Non appena suo padre lo vide, la sua espressione preoccupata si trasformò pian piano in una più arrabbiata.
San cercò subito di giustificarsi e chiedere scusa, ma venne zittito dal padre, che chiese al collega che aveva afferrato San per un braccio, di portarlo fuori.
San si ribellò e le provò di tutte, e quando pronunciò l'ultima frase "aspettate, so come acciuffarlo!" qualcosa scattò in qualcuno.
"Lui è tuo figlio?" chiese il Capo al signor Choi, mentre lui annuì mortificato.
"Facciamolo parlare." ascoltò tutto il ragionamento complesso di San, mentre parlava di come riuscire a catturare il malvivente.
"Sei intelligente, ragazzo. Ma dimmi, saresti capace di mettere in pratica tutto ciò che hai detto?"
San non ci pensò due volte, annuendo freneticamente "sì, signore".
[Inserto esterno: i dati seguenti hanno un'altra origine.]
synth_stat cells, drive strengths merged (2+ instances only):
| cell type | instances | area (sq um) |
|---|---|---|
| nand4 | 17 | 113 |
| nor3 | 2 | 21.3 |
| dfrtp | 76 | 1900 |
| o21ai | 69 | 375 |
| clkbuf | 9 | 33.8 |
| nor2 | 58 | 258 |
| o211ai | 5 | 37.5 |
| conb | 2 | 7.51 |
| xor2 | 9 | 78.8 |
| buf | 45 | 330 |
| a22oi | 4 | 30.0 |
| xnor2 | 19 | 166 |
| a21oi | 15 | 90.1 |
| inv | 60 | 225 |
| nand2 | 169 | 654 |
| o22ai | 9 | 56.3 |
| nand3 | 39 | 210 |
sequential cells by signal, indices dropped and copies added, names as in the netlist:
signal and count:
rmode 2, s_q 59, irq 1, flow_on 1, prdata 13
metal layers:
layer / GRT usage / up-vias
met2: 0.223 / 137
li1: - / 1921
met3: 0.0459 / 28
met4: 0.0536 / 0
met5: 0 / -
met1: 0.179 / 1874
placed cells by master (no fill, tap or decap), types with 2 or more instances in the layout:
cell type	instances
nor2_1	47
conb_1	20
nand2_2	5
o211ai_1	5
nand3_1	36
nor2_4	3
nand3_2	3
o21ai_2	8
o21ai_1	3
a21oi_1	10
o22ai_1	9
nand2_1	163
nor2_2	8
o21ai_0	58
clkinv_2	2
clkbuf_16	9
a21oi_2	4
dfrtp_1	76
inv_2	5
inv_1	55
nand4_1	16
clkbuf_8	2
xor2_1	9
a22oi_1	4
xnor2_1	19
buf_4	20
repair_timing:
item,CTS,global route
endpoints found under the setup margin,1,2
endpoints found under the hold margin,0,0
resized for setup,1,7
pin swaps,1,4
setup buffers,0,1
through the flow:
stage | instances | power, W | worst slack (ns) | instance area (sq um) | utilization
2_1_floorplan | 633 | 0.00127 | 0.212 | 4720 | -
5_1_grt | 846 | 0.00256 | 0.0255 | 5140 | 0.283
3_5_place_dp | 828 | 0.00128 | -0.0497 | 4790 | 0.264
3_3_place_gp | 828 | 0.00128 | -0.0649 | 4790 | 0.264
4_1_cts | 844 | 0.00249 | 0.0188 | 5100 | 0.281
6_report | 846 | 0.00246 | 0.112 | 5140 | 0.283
===== config.mk =====
export PLATFORM = sky130hd
export DESIGN_NAME = four_level_adc_control
export DESIGN_NICKNAME = d
export VERILOG_FILES = /design/src/rtl/four_level_adc_pkg.sv /design/src/rtl/tracking_counter.sv /design/src/rtl/four_level_adc_control.sv
export VERILOG_INCLUDE_DIRS = /design/src /design/src/rtl
export SDC_FILE = /design/constraint.sdc
export NUM_CORES = 1
export LEC_CHECK = 0
export ABC_AREA = 1
export BUFFER_PORTS_ARGS = -buffer_cell sky130_fd_sc_hd__buf_2
export CORE_ASPECT_RATIO = 0.5
export CORE_MARGIN = 2
export CORE_UTILIZATION = 57
export CTS_CLUSTER_SIZE = 8
export DETAILED_ROUTE_END_ITERATION = 8
export PLACE_DENSITY = 0.79
export SLEW_MARGIN = 10
export SYNTH_ARGS = -nofsm -noshare
export SYNTH_HDL_FRONTEND = slang
export SYNTH_SLANG_ARGS = --single-unit

===== constraint.sdc =====
create_clock -name SYS_CLK -period 6.47 [get_ports SYS_CLK]
set_clock_uncertainty 0.15 [all_clocks]
set_input_delay 1.294 -clock SYS_CLK [delete_from_list [all_inputs] [get_ports SYS_CLK]]
set_output_delay 1.294 -clock SYS_CLK [all_outputs]
set_load 0.01 [all_outputs]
Così si mise all'opera, smanettando su un computer che gli era stato dato, molto più avanzato e tecnologico del suo.
Gli agenti non riuscirono a spiegarsi come avesse fatto quel ragazzino a trovare il criminale prima di tutti loro.
Il capo della polizia era stupefatto, e suo padre era sicuramente molto fiero.

"Che ne dice di far entrare in polizia suo figlio, Choi?" aveva chiesto il capo, e subito dopo aveva aggiunto "Non in maniera ufficiale, ovviamente. Vediamo come se la cava, ci serve un hacker come lui. Gli daremo piccoli incarichi, e non correrà rischi di alcun tipo, te l'assicuro".
San aveva persuaso suo padre in tutti i modi, e alla fine era riuscito a convincerlo.
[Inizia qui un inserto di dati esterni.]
## src/common/srg_params.svh

```systemverilog
// Register offsets, field positions, reset values and timing for the
// serial port clock generator; included by the design in srg_top only.
// Operation
// - Eight-bit divide field in bits 7..0 resets to one, halving input.
// - Bit clock equals input clock over divide field plus one, 1..256.
// - Odd divide gives equal phases; even 2p, zero included, gives high p+1, low p.
// - Resync off: bit clock free runs, frame pulse every period plus one.
// - Resync on: receive frame pin pulse realigns bit clock phase.
// - Resync on: frame pulse only follows receive frame pin; period ignored.
// - Extend bit and mode bit select aux pin, CPU, rx pin, tx pin.
// - Device reset selects the CPU clock as generator input.
// - Aux pin polarity bit 14 picks rising (0) or falling (1) edge.
// - Transmit polarity bit 1 picks rising (0) or falling (1) edge.
// - Receive polarity bit 0 picks rising (1) or falling (0) edge.
// - Free-run set: both sections keep clocking on breakpoint.
// - Both emulation bits clear: sections stop at once on breakpoint.
// - Soft stop: transmitter finishes word then halts; receiver runs on.
// - Section reset clears its counters and status flags.
// - Device reset: tx data high impedance, bit clock follows slow clock.
// - After device reset sections stay reset until software releases.
// - Section in reset stops; clock pin output still runs; tx data hi-Z.
// - Generator reset drives bit clock and frame low; software avoids misuse.
// - Frame pin of a section in reset stays inactive.
// - Generator release starts clock; frame pulse after programmed cycles.
// - Frame pulse lasts width plus one, repeats every period plus one.
`ifndef SRG_PARAMS_SVH
`define SRG_PARAMS_SVH
// Register indices
`define SRG_CFG_ONE 3'h0
`define SRG_CFG_TWO 3'h1
`define SRG_PIN_CTL 3'h2
`define SRG_PORT_CTL 3'h3
`define SRG_STATUS 3'h4
// Reset values
`define SRG_CFG_ONE_RST 16'h0001
`define SRG_CFG_TWO_RST 16'h2000
`define SRG_PIN_CTL_RST 16'h0000
`define SRG_PORT_CTL_RST 16'h0000
// Field positions
`define SRG_RESYNC_BIT 15
`define SRG_AUX_POL_BIT 14
`define SRG_CLK_SEL_BIT 13
`define SRG_EXT_SEL_BIT 7
`define SRG_TX_POL_BIT 1
`define SRG_RX_POL_BIT 0
`define SRG_RX_CLK_OUT_BIT 8
`define SRG_TX_CLK_OUT_BIT 9
`define SRG_RX_FS_OUT_BIT 10
`define SRG_TX_FS_OUT_BIT 11
`define SRG_RX_RST_BIT 0
`define SRG_TX_RST_BIT 1
`define SRG_GEN_RST_BIT 6
`define SRG_FRM_RST_BIT 7
`define SRG_SOFT_BIT 8
`define SRG_FREE_BIT 9
`endif

```

## src/common/srg_pkg.sv

```systemverilog
// Types for the serial port clock generator.
// Assumes srg_params.svh sits on the include path.
package srg_pkg;
   // Generator input source, {extend bit, mode bit}
   typedef enum logic [1:0] {
      SRC_AUX = 2'h0,
      SRC_CPU = 2'h1,
      SRC_RX = 2'h2,
      SRC_TX = 2'h3
   } srg_src_t;
   // Emulation stop state of a section, one-hot
   typedef enum logic [1:0] {
      RUN_ON = 2'h1,
      RUN_HALT = 2'h2
   } srg_run_t;
   // Software-visible registers
   typedef struct packed {
      logic [15:0] cfg_one;
      logic [15:0] cfg_two;
      logic [15:0] pin_ctl;
      logic [15:0] port_ctl;
   } srg_regs_t;
   // Pin group driven toward the outside
   typedef struct packed {
      logic rx_clk_o;
      logic rx_clk_oe_n;
      logic tx_clk_o;
      logic tx_clk_oe_n;
      logic rx_fs_o;
      logic rx_fs_oe_n;
      logic tx_fs_o;
      logic tx_fs_oe_n;
      logic tx_data_o;
      logic tx_data_oe_n;
   } srg_pins_t;
   // Whole state of the block
   typedef struct packed {
      srg_regs_t regs;
      logic [15:0] rd_data;
      logic [7:0] pos;
      logic bclk;
      logic frame;
      logic [11:0] per_cnt;
      logic [7:0] wid_cnt;
      logic fs_pend;
      logic aux_q;
      logic rxc_q;
      logic txc_q;
      logic rxf_q;
      logic lsp_q;
      logic post_rst;
      srg_run_t tx_run;
      srg_run_t rx_run;
      srg_pins_t pins;
      logic tx_clk_en;
      logic rx_clk_en;
      logic tx_clear;
      logic rx_clear;
   } srg_state_t;
endpackage

```

## src/hw/srg_top.sv

```systemverilog
// Bit clock and frame pulse generator with section reset and
// breakpoint stop control for a buffered serial port.
// Assumes all pin inputs are synchronous to core_clk.
//
// Our own choices: the placing of the registers and the address-and-strobe port.
`timescale 1ns/10ps
`default_nettype none
`include "srg_params.svh"
module srg_top
   import srg_pkg::*;
(
   // Clock and device reset
   input wire logic core_clk,
   input wire logic rst_n,
   // Register port
   input wire logic [2:0] reg_addr,
   input wire logic [15:0] reg_wdata,
   input wire logic reg_wr,
   input wire logic reg_rd,
   output logic [15:0] reg_rdata,
   // Clock and frame pins, inputs
   input wire logic aux_clock_pin,
   input wire logic rx_clock_pin_i,
   input wire logic tx_clock_pin_i,
   input wire logic rx_frame_pin_i,
   input wire logic low_speed_periph_clock,
   // Clock and frame pins, outputs
   output logic rx_clock_pin_o,
   output logic rx_clock_pin_oe_n,
   output logic tx_clock_pin_o,
   output logic tx_clock_pin_oe_n,
   output logic rx_frame_pin_o,
   output logic rx_frame_pin_oe_n,
   output logic tx_frame_pin_o,
   output logic tx_frame_pin_oe_n,
   // Transmit data pin
   input wire logic tx_shift_bit,
   output logic tx_data_pin_o,
   output logic tx_data_pin_oe_n,
   // Debugger and transmitter handshake
   input wire logic debug_halt,
   input wire logic tx_word_done,
   // Section control toward the data path
   output logic gen_bit_clock,
   output logic gen_frame_pulse,
   output logic tx_clock_enable,
   output logic rx_clock_enable,
   output logic tx_section_clear,
   output logic rx_section_clear
);

   // ----------------------------------------
   // State and decoded fields
   // ----------------------------------------
   srg_state_t s;
   srg_state_t next_s;
   logic [7:0] div;
   logic [7:0] width;
   logic [11:0] period;
   logic [7:0] high_len;
   logic resync_enable;
   srg_src_t src;
   logic tick;
   logic fs_edge;
   logic bclk_start;
   logic gen_run;
   logic frame_run;
   logic tx_rst_n;
   logic rx_rst_n;
   logic soft_stop;
   logic free_run;

   // Field decode from the registers
   always_comb begin
      div = s.regs.cfg_one[7:0];
      width = s.regs.cfg_one[15:8];
      period = s.regs.cfg_two[11:0];
      resync_enable = s.regs.cfg_two[`SRG_RESYNC_BIT];
      src = srg_src_t'({s.regs.pin_ctl[`SRG_EXT_SEL_BIT],
                        s.regs.cfg_two[`SRG_CLK_SEL_BIT]});
      gen_run = s.regs.port_ctl[`SRG_GEN_RST_BIT];
      frame_run = s.regs.port_ctl[`SRG_FRM_RST_BIT];
      tx_rst_n = s.regs.port_ctl[`SRG_TX_RST_BIT];
      rx_rst_n = s.regs.port_ctl[`SRG_RX_RST_BIT];
      soft_stop = s.regs.port_ctl[`SRG_SOFT_BIT];
      free_run = s.regs.port_ctl[`SRG_FREE_BIT];
      // High phase is ceil((div+1)/2) input cycles
      high_len = {1'b0, div[7:1]} + 8'h01;
   end

   // ----------------------------------------
   // Input clock edge selection
   // ----------------------------------------
   // One tick per generating edge of the chosen source
   always_comb begin
      case (src)
         SRC_AUX: begin
            if (s.regs.cfg_two[`SRG_AUX_POL_BIT]) begin
               tick = s.aux_q & ~aux_clock_pin;
            end else begin
               tick = ~s.aux_q & aux_clock_pin;
            end
         end
         SRC_CPU: begin
            tick = 1'b1;
         end
         SRC_RX: begin
            if (s.regs.pin_ctl[`SRG_RX_POL_BIT]) begin
               tick = ~s.rxc_q & rx_clock_pin_i;
            end else begin
               tick = s.rxc_q & ~rx_clock_pin_i;
            end
         end
         SRC_TX: begin
            if (s.regs.pin_ctl[`SRG_TX_POL_BIT]) begin
               tick = s.txc_q & ~tx_clock_pin_i;
            end else begin
               tick = ~s.txc_q & tx_clock_pin_i;
            end
         end
         default: begin
            tick = 1'b0;
         end
      endcase
      fs_edge = ~s.rxf_q & rx_frame_pin_i;
   end

   // ----------------------------------------
   // Next state
   // ----------------------------------------
   always_comb begin
      next_s = s;
      bclk_start = 1'b0;
      next_s.aux_q = aux_clock_pin;
      next_s.rxc_q = rx_clock_pin_i;
      next_s.txc_q = tx_clock_pin_i;
      next_s.rxf_q = rx_frame_pin_i;
      next_s.lsp_q = low_speed_periph_clock;

      // Register writes
      if (reg_wr) begin
         case (reg_addr)
            `SRG_CFG_ONE: next_s.regs.cfg_one = reg_wdata;
            `SRG_CFG_TWO: next_s.regs.cfg_two = reg_wdata;
            `SRG_PIN_CTL: next_s.regs.pin_ctl = reg_wdata;
            `SRG_PORT_CTL: next_s.regs.port_ctl = reg_wdata;
            default: ;
         endcase
      end

      // Register reads, data stand one cycle later
      next_s.rd_data = 16'h0000;
      if (reg_rd) begin
         case (reg_addr)
            `SRG_CFG_ONE: next_s.rd_data = s.regs.cfg_one;
            `SRG_CFG_TWO: next_s.rd_data = s.regs.cfg_two;
            `SRG_PIN_CTL: next_s.rd_data = s.regs.pin_ctl;
            `SRG_PORT_CTL: next_s.rd_data = s.regs.port_ctl;
            `SRG_STATUS: next_s.rd_data = {9'h000, s.post_rst,
               s.rx_run == RUN_HALT, s.tx_run == RUN_HALT,
               s.rx_clk_en, s.tx_clk_en, s.frame, s.bclk};
            default: next_s.rd_data = 16'h0000;
         endcase
      end

      // Frame pin edge held until the next bit clock start
      if (fs_edge) begin
         next_s.fs_pend = 1'b1;
      end

      // Divider and frame counters
      if (!gen_run) begin
         next_s.pos = 8'h00;
         next_s.bclk = 1'b0;
         next_s.frame = 1'b0;
         next_s.per_cnt = period;
         next_s.wid_cnt = 8'h00;
         next_s.fs_pend = 1'b0;
      end else if (tick) begin
         next_s.post_rst = 1'b0;
         if (resync_enable && (s.fs_pend || fs_edge)) begin
            next_s.pos = 8'h00;
         end else if (s.pos >= div) begin
            next_s.pos = 8'h00;
         end else begin
            next_s.pos = s.pos + 8'h01;
         end
         next_s.bclk = next_s.pos < high_len;
         bclk_start = next_s.pos == 8'h00;
         if (bclk_start) begin
            // Width countdown ends a running pulse
            if (s.frame) begin
               if (s.wid_cnt == 8'h00) begin
                  next_s.frame = 1'b0;
               end else begin
                  next_s.wid_cnt = s.wid_cnt - 8'h01;
               end
            end
            if (!frame_run) begin
               next_s.frame = 1'b0;
               next_s.per_cnt = period;
            end else if (resync_enable) begin
               if (s.fs_pend || fs_edge) begin
                  next_s.frame = 1'b1;
                  next_s.wid_cnt = width;
               end
            end else if (s.per_cnt == 12'h000) begin
               next_s.per_cnt = period;
               next_s.frame = 1'b1;
               next_s.wid_cnt = width;
            end else begin
               next_s.per_cnt = s.per_cnt - 12'h001;
            end
            next_s.fs_pend = 1'b0;
         end
      end

      // Breakpoint stop of the transmitter
      if (!tx_rst_n || !debug_halt || free_run) begin
         next_s.tx_run = RUN_ON;
      end else if (!soft_stop || tx_word_done) begin
         next_s.tx_run = RUN_HALT;
      end
      // Breakpoint stop of the receiver, soft stop leaves it running
      if (!rx_rst_n || !debug_halt || free_run || soft_stop) begin
         next_s.rx_run = RUN_ON;
      end else begin
         next_s.rx_run = RUN_HALT;
      end
      next_s.tx_clk_en = tx_rst_n && next_s.tx_run == RUN_ON;
      next_s.rx_clk_en = rx_rst_n && next_s.rx_run == RUN_ON;
      next_s.tx_clear = !tx_rst_n;
      next_s.rx_clear = !rx_rst_n;

      // Pin drivers, output enables are active low
      next_s.pins.rx_clk_o = next_s.bclk;
      next_s.pins.rx_clk_oe_n = !(s.regs.pin_ctl[`SRG_RX_CLK_OUT_BIT]
         && gen_run);
      next_s.pins.tx_clk_o = next_s.bclk;
      next_s.pins.tx_clk_oe_n = !(s.regs.pin_ctl[`SRG_TX_CLK_OUT_BIT]
         && gen_run);
      next_s.pins.rx_fs_o = next_s.frame && rx_rst_n;
      next_s.pins.rx_fs_oe_n = !s.regs.pin_ctl[`SRG_RX_FS_OUT_BIT];
      next_s.pins.tx_fs_o = next_s.frame && tx_rst_n;
      next_s.pins.tx_fs_oe_n = !s.regs.pin_ctl[`SRG_TX_FS_OUT_BIT];
      next_s.pins.tx_data_o = tx_shift_bit;
      next_s.pins.tx_data_oe_n = !(tx_rst_n && next_s.tx_clk_en);
   end

   // ----------------------------------------
   // State register
   // ----------------------------------------
   // Device reset puts every section in reset
   always_ff @(posedge core_clk or negedge rst_n) begin
      if (!rst_n) begin
         s <= '0;
         s.regs.cfg_one <= `SRG_CFG_ONE_RST;
         s.regs.cfg_two <= `SRG_CFG_TWO_RST;
         s.regs.pin_ctl <= `SRG_PIN_CTL_RST;
         s.regs.port_ctl <= `SRG_PORT_CTL_RST;
         s.per_cnt <= 12'h000;
         s.post_rst <= 1'b1;
         s.tx_run <= RUN_ON;
         s.rx_run <= RUN_ON;
         s.tx_clear <= 1'b1;
         s.rx_clear <= 1'b1;
         s.pins.rx_clk_oe_n <= 1'b1;
         s.pins.tx_clk_oe_n <= 1'b1;
         s.pins.rx_fs_oe_n <= 1'b1;
         s.pins.tx_fs_oe_n <= 1'b1;
         s.pins.tx_data_oe_n <= 1'b1;
      end else begin
         s <= next_s;
      end
   end

   // ----------------------------------------
   // Outputs
   // ----------------------------------------
   // Slow clock stands in for the bit clock until first release
   always_comb begin
      reg_rdata = s.rd_data;
      gen_bit_clock = s.post_rst ? s.lsp_q : s.bclk;
      gen_frame_pulse = s.frame;
      rx_clock_pin_o = s.pins.rx_clk_o;
      rx_clock_pin_oe_n = s.pins.rx_clk_oe_n;
      tx_clock_pin_o = s.pins.tx_clk_o;
      tx_clock_pin_oe_n = s.pins.tx_clk_oe_n;
      rx_frame_pin_o = s.pins.rx_fs_o;
      rx_frame_pin_oe_n = s.pins.rx_fs_oe_n;
      tx_frame_pin_o = s.pins.tx_fs_o;
      tx_frame_pin_oe_n = s.pins.tx_fs_oe_n;
      tx_data_pin_o = s.pins.tx_data_o;
      tx_data_pin_oe_n = s.pins.tx_data_oe_n;
      tx_clock_enable = s.tx_clk_en;
      rx_clock_enable = s.rx_clk_en;
      tx_section_clear = s.tx_clear;
      rx_section_clear = s.rx_clear;
   end

   // ----------------------------------------
   // Checks
   // ----------------------------------------
   gen_reset_low_a:
   assert property (@(posedge core_clk) disable iff (!rst_n)
      !gen_run |=> !s.bclk && !s.frame)
   else $error("bit clock or frame high with generator in reset");

   divide_wrap_a:
   assert property (@(posedge core_clk) disable iff (!rst_n)
      gen_run && tick && !resync_enable && s.pos >= div |=> s.pos == 8'h00)
   else $error("divider failed to wrap at divide value");

   high_phase_a:
   assert property (@(posedge core_clk) disable iff (!rst_n)
      gen_run && tick |=> s.bclk == (s.pos < high_len))
   else $error("bit clock phase does not match counter");

   tx_data_hiz_a:
   assert property (@(posedge core_clk) disable iff (!rst_n)
      !tx_rst_n ##1 !tx_rst_n |-> tx_data_pin_oe_n)
   else $error("transmit data driven while section in reset");

   frame_pin_idle_a:
   assert property (@(posedge core_clk) disable iff (!rst_n)
      !rx_rst_n ##1 !rx_rst_n |-> !rx_frame_pin_o)
   else $error("receive frame pin active during section reset");

   immediate_stop_a:
   assert property (@(posedge core_clk) disable iff (!rst_n)
      debug_halt && !free_run && !soft_stop && tx_rst_n
      |=> !tx_clock_enable)
   else $error("transmitter kept running in immediate stop mode");

   free_run_a:
   assert property (@(posedge core_clk) disable iff (!rst_n)
      free_run && rx_rst_n |=> rx_clock_enable)
   else $error("receiver stopped in free run mode");

   soft_rx_a:
   assert property (@(posedge core_clk) disable iff (!rst_n)
      soft_stop && !free_run && rx_rst_n && debug_halt |=> rx_clock_enable)
   else $error("receiver stopped in soft stop mode");

   frame_start_a:
   assert property (@(posedge core_clk) disable iff (!rst_n)
      gen_run && frame_run && tick && !resync_enable && s.pos >= div
      && s.per_cnt == 12'h000 |=> s.frame && s.wid_cnt == width)
   else $error("frame pulse did not start at period end");

   section_clear_a:
   assert property (@(posedge core_clk) disable iff (!rst_n)
      $fell(tx_rst_n) |-> ##1 tx_section_clear)
   else $error("transmit section clear missing after reset bit drop");

   tx_frame_idle_a:
   assert property (@(posedge core_clk) disable iff (!rst_n)
      !tx_rst_n ##1 !tx_rst_n |-> !tx_frame_pin_o)
   else $error("transmit frame pin active during section reset");

   soft_tx_halt_a:
   assert property (@(posedge core_clk) disable iff (!rst_n)
      soft_stop && !free_run && debug_halt && tx_rst_n && tx_word_done
      |=> !tx_clock_enable)
   else $error("transmitter kept running after word in soft stop");

   resync_frame_a:
   assert property (@(posedge core_clk) disable iff (!rst_n)
      gen_run && resync_enable && !s.frame && !s.fs_pend && !fs_edge |=> !s.frame)
   else $error("frame pulse without receive frame pin edge");

   resync_align_a:
   assert property (@(posedge core_clk) disable iff (!rst_n)
      gen_run && tick && resync_enable && (s.fs_pend || fs_edge) |=> s.pos == 8'h00)
   else $error("divider not realigned by receive frame pin");

endmodule // srg_top
`default_nettype wire

```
Il capo gli aveva sempre dato incarichi semplici, che non prevedevano di agire sul campo, o venire a stretto contatto con criminali.
Era facile per San. Gli piaceva poter essere d'aiuto e lavorare con suo padre.
Affrontava ogni sfida con serietà, senza distrarsi un attimo.
Hackerare un telefono, un computer, un intero sistema elettrico, o spiare dei sospettati, questi erano gli incarichi che riceveva.
Non aspettava altro di ricevere nuove indicazioni dal capo.

Ma non si sarebbe di sicuro aspettato una missione del genere, questa volta. Spiare un ragazzino. Per cosa poi?
Non gli era dato sapere che tipo di crimine questo ragazzino abbia compiuto, doveva solo spiarlo.
Ma proprio non capiva.
Cos'aveva di tanto speciale?
Neanche riusciva ad immaginarlo.
Sapeva solo che avrebbe portato a termine anche questo compito, in un modo o nell'atro.

«Lascia stare tutti gli incarichi che ti ho affidato precedentemente, San. Questo ragazzo dev'essere la tua unica priorità.» e con quell'ultima frase, il capo aveva lasciato la stanza, o meglio, quella specie di ufficio che avevano dato a San.